I see a ton of takes on observability 2.0 being about AI or auto-instrumentation or even eBPF, but those are still really in the monitoring space. I’m all for monitoring 2.0 being about using AI to analyze data to generate alerts based on common, industry-wide, patterns. I’m 100% behind using automatic instrumentation to gather common data to enable advanced monitoring flows. My issue is that those aren’t “debugging and understanding” use cases.
We need both observability and monitoring: we need to be notified about what’s happening when it isn’t doing what we expect. We don’t pay SREs to watch TV, we pay them to help us keep systems reliable. They know what characteristics of the system should trigger to put them into investigation mode. We need rich data to be able to dig in and ask new questions.

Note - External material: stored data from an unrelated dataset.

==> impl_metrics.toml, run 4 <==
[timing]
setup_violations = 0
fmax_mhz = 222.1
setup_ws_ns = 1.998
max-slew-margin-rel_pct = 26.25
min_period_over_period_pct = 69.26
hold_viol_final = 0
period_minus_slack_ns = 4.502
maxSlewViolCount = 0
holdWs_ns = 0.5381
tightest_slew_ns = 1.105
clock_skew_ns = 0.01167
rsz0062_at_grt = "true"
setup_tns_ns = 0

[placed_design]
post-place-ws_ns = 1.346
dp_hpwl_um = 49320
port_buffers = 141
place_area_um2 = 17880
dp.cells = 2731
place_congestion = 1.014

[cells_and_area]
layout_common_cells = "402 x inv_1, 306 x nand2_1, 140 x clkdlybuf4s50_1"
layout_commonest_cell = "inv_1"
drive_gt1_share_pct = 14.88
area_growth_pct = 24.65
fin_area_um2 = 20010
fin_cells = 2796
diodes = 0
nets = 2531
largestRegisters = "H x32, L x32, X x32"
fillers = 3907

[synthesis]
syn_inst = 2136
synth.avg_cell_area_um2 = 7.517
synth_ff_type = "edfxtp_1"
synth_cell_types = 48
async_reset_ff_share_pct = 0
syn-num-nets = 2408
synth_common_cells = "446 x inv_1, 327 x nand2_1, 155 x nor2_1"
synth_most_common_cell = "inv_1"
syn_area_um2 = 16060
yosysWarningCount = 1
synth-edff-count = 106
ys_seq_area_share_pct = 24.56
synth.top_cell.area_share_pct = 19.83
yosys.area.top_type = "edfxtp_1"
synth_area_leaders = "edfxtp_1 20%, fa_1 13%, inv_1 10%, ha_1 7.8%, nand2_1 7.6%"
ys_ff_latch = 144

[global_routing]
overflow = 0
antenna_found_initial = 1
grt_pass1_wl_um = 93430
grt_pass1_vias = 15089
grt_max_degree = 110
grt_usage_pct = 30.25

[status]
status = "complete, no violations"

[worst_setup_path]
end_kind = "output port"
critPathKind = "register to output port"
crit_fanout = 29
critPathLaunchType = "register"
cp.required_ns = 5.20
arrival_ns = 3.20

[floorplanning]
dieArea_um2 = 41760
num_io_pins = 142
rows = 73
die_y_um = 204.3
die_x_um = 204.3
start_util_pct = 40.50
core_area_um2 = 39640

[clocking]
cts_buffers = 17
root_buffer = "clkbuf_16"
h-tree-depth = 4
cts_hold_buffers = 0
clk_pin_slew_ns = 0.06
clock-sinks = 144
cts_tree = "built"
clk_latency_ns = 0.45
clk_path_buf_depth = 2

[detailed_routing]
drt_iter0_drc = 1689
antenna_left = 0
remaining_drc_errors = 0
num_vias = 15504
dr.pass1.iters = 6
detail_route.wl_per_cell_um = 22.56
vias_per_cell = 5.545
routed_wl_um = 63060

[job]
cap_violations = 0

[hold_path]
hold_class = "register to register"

The trick that makes observability 2.0 seem almost like magic is that it uses a single source of truth, not a single pane of glass. It uses the same data source when querying the same information. If that’s metrics (which it generally is for infrastructure) that’s great, just use that. If that’s structured logs/spans (which it generally is for application information), just use that—don’t do it twice and then jump to another signal when you want to go deeper. We correlate those sources of truth to provide a bigger picture. That’s where OpenTelemetry comes in, with its methods of providing context to each type of signal data.
It’s all about how we use the data. Remember that. Everything else is implementation details.